Snap continues to expand its content slate with several shows coming out this year

Snap Inc. is doubling down on original content, unveiling a new slate of scripted and unscripted shows on Thursday morning — including a new daily afternoon news series from BuzzFeed — as the Snapchat parent company looks to continue its rebound from a tumultuous 2018.

The still-untitled BuzzFeed news program is set to launch later this spring and will be hosted by a rotating cast of the outlet’s personalities. The show, like all Snapchat shows, will be between three-to-five minutes long, shot vertically, and will join nine other new original series Snap is releasing this year.

Many of the series look especially geared towards Snapchat’s young user base; “Two Sides,” a scripted series from New Form that focuses on a young couple working through a breakup and “Commanders,” a scripted show on high school outcasts that discover a life-altering computer code. “Sneakerheads,” another scripted series that follows three college freshman navigating the quirky world of Los Angeles sneaker culture. All three shows will be out by June.

Snap chief Evan Spiegel, who has mentioned a desire on past quarterly earnings calls to attract older users, championed the app’s popularity among teenagers and millennials while speaking at the company’s Partner Summit in West Hollywood on Thursday.

“Our Snapchat community has fearlessly embraced so many new forms of self-expression. In the United States, Snapchat now reaches nearly 75% of 13-34-year-olds and we reach 90% of 13-24-years-old,” Spiegel said. “In fact, we reach more 13-24-year-olds than Facebook or Instagram in the United States, the U.K., France, Canada and Australia.”

Since going public in early 2017, Snap has struggled to find its footing, as underwhelming user growth and a continued assault from Instagram, its chief competitor, has hampered the company’s stock. A series of high-level executives leaving the company in the last year, coupled with a poorly-received app redesign, only added to investor concerns. Snap closed its first day of trading at $24.48 per share in March 2017; it opened trading at $11.23 per share on Thursday.

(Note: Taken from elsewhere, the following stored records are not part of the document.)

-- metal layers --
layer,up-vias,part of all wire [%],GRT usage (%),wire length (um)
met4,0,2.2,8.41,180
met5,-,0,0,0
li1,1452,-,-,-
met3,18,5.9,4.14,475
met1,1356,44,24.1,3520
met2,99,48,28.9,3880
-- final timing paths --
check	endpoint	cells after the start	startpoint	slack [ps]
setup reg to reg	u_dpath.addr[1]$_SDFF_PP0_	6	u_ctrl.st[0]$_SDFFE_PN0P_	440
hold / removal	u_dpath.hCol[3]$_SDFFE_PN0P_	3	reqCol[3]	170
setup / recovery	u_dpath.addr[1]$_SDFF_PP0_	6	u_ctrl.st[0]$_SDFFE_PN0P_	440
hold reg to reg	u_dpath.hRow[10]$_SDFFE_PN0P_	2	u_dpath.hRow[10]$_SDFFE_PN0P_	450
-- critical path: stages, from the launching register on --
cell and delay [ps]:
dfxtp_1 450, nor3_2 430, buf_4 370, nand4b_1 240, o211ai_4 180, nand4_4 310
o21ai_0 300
`src/rtl/swdisc_pkg.sv`:
```
package swdisc_pkg;

  typedef enum logic [2:0] {
    PH_IDLE,
    PH_RESET,
    PH_RECOVER,
    PH_DISCOVER,
    PH_HOLD
  } phase_e;

  typedef struct packed {
    logic cntClr;
    logic sampleEn;
    logic presClr;
  } dpStrobe_t;

endpackage

```
`src/rtl/swdisc_dpath.sv`:
```
module swdisc_dpath
  import swdisc_pkg::*;
#(
  parameter int CW = 8
) (
  input  logic          clk,
  input  logic          rstN,
  input  dpStrobe_t     strobe,
  input  logic          lineIn,
  output logic [CW-1:0] cnt,
  output logic          lineSync,
  output logic          present
);

  localparam int SYNC_STAGES = 2;

  logic [SYNC_STAGES-1:0] syncQ;

  // Two-flop synchronizer; the idle bus rests high through its pull-up.
  always_ff @(posedge clk or negedge rstN) begin
    if (!rstN) syncQ <= '1;
    else       syncQ <= {syncQ[SYNC_STAGES-2:0], lineIn};
  end
  assign lineSync = syncQ[SYNC_STAGES-1];

  // Shared phase counter, cleared by control on every phase change.
  always_ff @(posedge clk or negedge rstN) begin
    if (!rstN)              cnt <= '0;
    else if (strobe.cntClr) cnt <= '0;
    else                    cnt <= cnt + 1'b1;
  end

  // Presence flag: a low line at the sample point means an acknowledge.
  always_ff @(posedge clk or negedge rstN) begin
    if (!rstN)                present <= 1'b0;
    else if (strobe.presClr)  present <= 1'b0;
    else if (strobe.sampleEn) present <= ~lineSync;
  end

  // exactly one sample is taken per discovery window
  a_r6_single_sample: assert property (@(posedge clk) disable iff (!rstN)
    strobe.sampleEn |=> !strobe.sampleEn);

endmodule

```
`src/rtl/swdisc_ctrl.sv`:
```
module swdisc_ctrl
  import swdisc_pkg::*;
#(
  parameter int CW             = 8,
  parameter int RESET_CYC      = 8,
  parameter int DISCHARGE_CYC  = 20,
  parameter int RECOVER_CYC    = 5,
  parameter int DISC_DRIVE_CYC = 3,
  parameter int SAMPLE_AT_CYC  = 7,
  parameter int HOLD_CYC       = 6
) (
  input  logic          clk,
  input  logic          rstN,
  input  logic          startReq,
  input  logic          slaveBusy,
  input  logic [CW-1:0] cnt,
  input  logic          lineSync,
  output dpStrobe_t     strobe,
  output logic          lineDriveLow,
  output logic          done
);

  localparam logic [CW-1:0] RST_LAST   = CW'(RESET_CYC - 1);
  localparam logic [CW-1:0] DSCHG_LAST = CW'(DISCHARGE_CYC - 1);
  localparam logic [CW-1:0] REC_LAST   = CW'(RECOVER_CYC - 1);
  localparam logic [CW-1:0] DRIVE_END  = CW'(DISC_DRIVE_CYC);
  localparam logic [CW-1:0] SAMPLE_PT  = CW'(SAMPLE_AT_CYC);
  localparam logic [CW-1:0] HOLD_LAST  = CW'(HOLD_CYC - 1);

  phase_e        phase, nxtPhase;
  logic          longRst;
  logic [CW-1:0] rstLast;

  assign rstLast = longRst ? DSCHG_LAST : RST_LAST;

  always_comb begin
    nxtPhase = phase;
    strobe   = '0;
    unique case (phase)
      PH_IDLE: begin
        strobe.cntClr = 1'b1;
        if (startReq) begin
          nxtPhase       = PH_RESET;
          strobe.presClr = 1'b1;
        end
      end
      PH_RESET: begin
        if (cnt == rstLast) begin
          nxtPhase      = PH_RECOVER;
          strobe.cntClr = 1'b1;
        end
      end
      PH_RECOVER: begin
        if (cnt == REC_LAST) begin
          nxtPhase      = PH_DISCOVER;
          strobe.cntClr = 1'b1;
        end
      end
      PH_DISCOVER: begin
        if (cnt == SAMPLE_PT) begin
          nxtPhase        = PH_HOLD;
          strobe.sampleEn = 1'b1;
          strobe.cntClr   = 1'b1;
        end
      end
      PH_HOLD: begin
        if (!lineSync) begin
          strobe.cntClr = 1'b1;
        end else if (cnt == HOLD_LAST) begin
          nxtPhase      = PH_IDLE;
          strobe.cntClr = 1'b1;
        end
      end
      default: nxtPhase = PH_IDLE;
    endcase
  end

  always_ff @(posedge clk or negedge rstN) begin
    if (!rstN) begin
      phase   <= PH_IDLE;
      longRst <= 1'b0;
      done    <= 1'b0;
    end else begin
      phase <= nxtPhase;
      if (phase == PH_IDLE && startReq) begin
        longRst <= slaveBusy;
        done    <= 1'b0;
      end else if (phase == PH_HOLD && nxtPhase == PH_IDLE) begin
        done <= 1'b1;
      end
    end
  end

  assign lineDriveLow = (phase == PH_RESET) ||
                        (phase == PH_DISCOVER && cnt < DRIVE_END);

  // the reset phase is entered only from idle
  a_r9_start_ignored: assert property (@(posedge clk) disable iff (!rstN)
    (phase != PH_IDLE) |=> (phase != PH_RESET || $past(phase) == PH_RESET));

  // an accepted start clears the completion flag
  a_r10_done_clears: assert property (@(posedge clk) disable iff (!rstN)
    (phase == PH_IDLE && startReq) |=> (!done && phase == PH_RESET));

  // completion follows a cycle where the synchronized line was high
  a_r7_done_after_high: assert property (@(posedge clk) disable iff (!rstN)
    $rose(done) |-> $past(lineSync));

  // the hold phase always follows the sample
  a_r8_hold_after_sample: assert property (@(posedge clk) disable iff (!rstN)
    $past(strobe.sampleEn) |-> (phase == PH_HOLD));

endmodule

```
`src/rtl/swire_discovery_seq.sv`:
```
module swire_discovery_seq
  import swdisc_pkg::*;
#(
  parameter int RESET_CYC      = 960,
  parameter int DISCHARGE_CYC  = 1500,
  parameter int RECOVER_CYC    = 80,
  parameter int DISC_DRIVE_CYC = 10,
  parameter int SAMPLE_AT_CYC  = 20,
  parameter int HOLD_CYC       = 20
) (
  input  logic clk,
  input  logic rstN,
  input  logic startReq,
  input  logic slaveBusy,
  input  logic lineIn,
  output logic lineDriveLow,
  output logic done,
  output logic present
);

  localparam int M1     = (RESET_CYC > DISCHARGE_CYC) ? RESET_CYC : DISCHARGE_CYC;
  localparam int M2     = (M1 > RECOVER_CYC) ? M1 : RECOVER_CYC;
  localparam int M3     = (M2 > SAMPLE_AT_CYC + 1) ? M2 : SAMPLE_AT_CYC + 1;
  localparam int MAXLEN = (M3 > HOLD_CYC) ? M3 : HOLD_CYC;
  localparam int CW     = $clog2(MAXLEN + 1);

  initial begin
    if (SAMPLE_AT_CYC < DISC_DRIVE_CYC + 2)
      $error("SAMPLE_AT_CYC must leave room for the synchronizer after the drive");
  end

  dpStrobe_t     strobe;
  logic [CW-1:0] cnt;
  logic          lineSync;

  swdisc_ctrl #(
    .CW(CW), .RESET_CYC(RESET_CYC), .DISCHARGE_CYC(DISCHARGE_CYC),
    .RECOVER_CYC(RECOVER_CYC), .DISC_DRIVE_CYC(DISC_DRIVE_CYC),
    .SAMPLE_AT_CYC(SAMPLE_AT_CYC), .HOLD_CYC(HOLD_CYC)
  ) ctrl_i (
    .clk(clk), .rstN(rstN), .startReq(startReq), .slaveBusy(slaveBusy),
    .cnt(cnt), .lineSync(lineSync), .strobe(strobe),
    .lineDriveLow(lineDriveLow), .done(done)
  );

  swdisc_dpath #(.CW(CW)) dpath_i (
    .clk(clk), .rstN(rstN), .strobe(strobe), .lineIn(lineIn),
    .cnt(cnt), .lineSync(lineSync), .present(present)
  );

  // once finished, the result holds until a new start
  a_r10_present_holds: assert property (@(posedge clk) disable iff (!rstN)
    (done && !startReq) |=> $stable(present));

endmodule

```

But the Santa Monica-based company has seen its fortunes turn around, at least somewhat, in the last few months. The company’s stock has almost doubled since Christmas after Snap posted record sales during its Q4 earnings report. Snap also stopped losing users during Q4 after losing a combined 5 million daily users during the second and third quarters of 2018. It had 186 million users at the end of 2018.

Finding compelling content that keeps existing users engaged and attracts new users is a key piece to Snap’s strategy moving forward — and the company thinks it found a few winners already. Snap announced that it is bringing back three series — “Endless Summer,” “Deep Creek,” and “The Dead Girls Detective Agency” later this year. Sean Mills, Snap’s head of original content, said “Endless Summer” — the Bunim/Murray produced docuseries following Orange County social-media stars Summer McKeen and Dylan Jordan — was a “hit series for” the company, “reaching over 28 million unique viewers” after being released last fall.

Other new shows coming from Snap this year include “While Black,” an unscripted docuseries looking at racial issues, and “Compton Dreams,” a docuseries looking at three up-and-coming hip-hop artists from Compton.

Snap unveiled its shows at the same time it introduced several new wrinkles — including a partnership bringing Stories, its trademark ephemeral feature, to Tinder. Snap users can now also use their Bitmoji on Venmo and Fitbit, the company said today.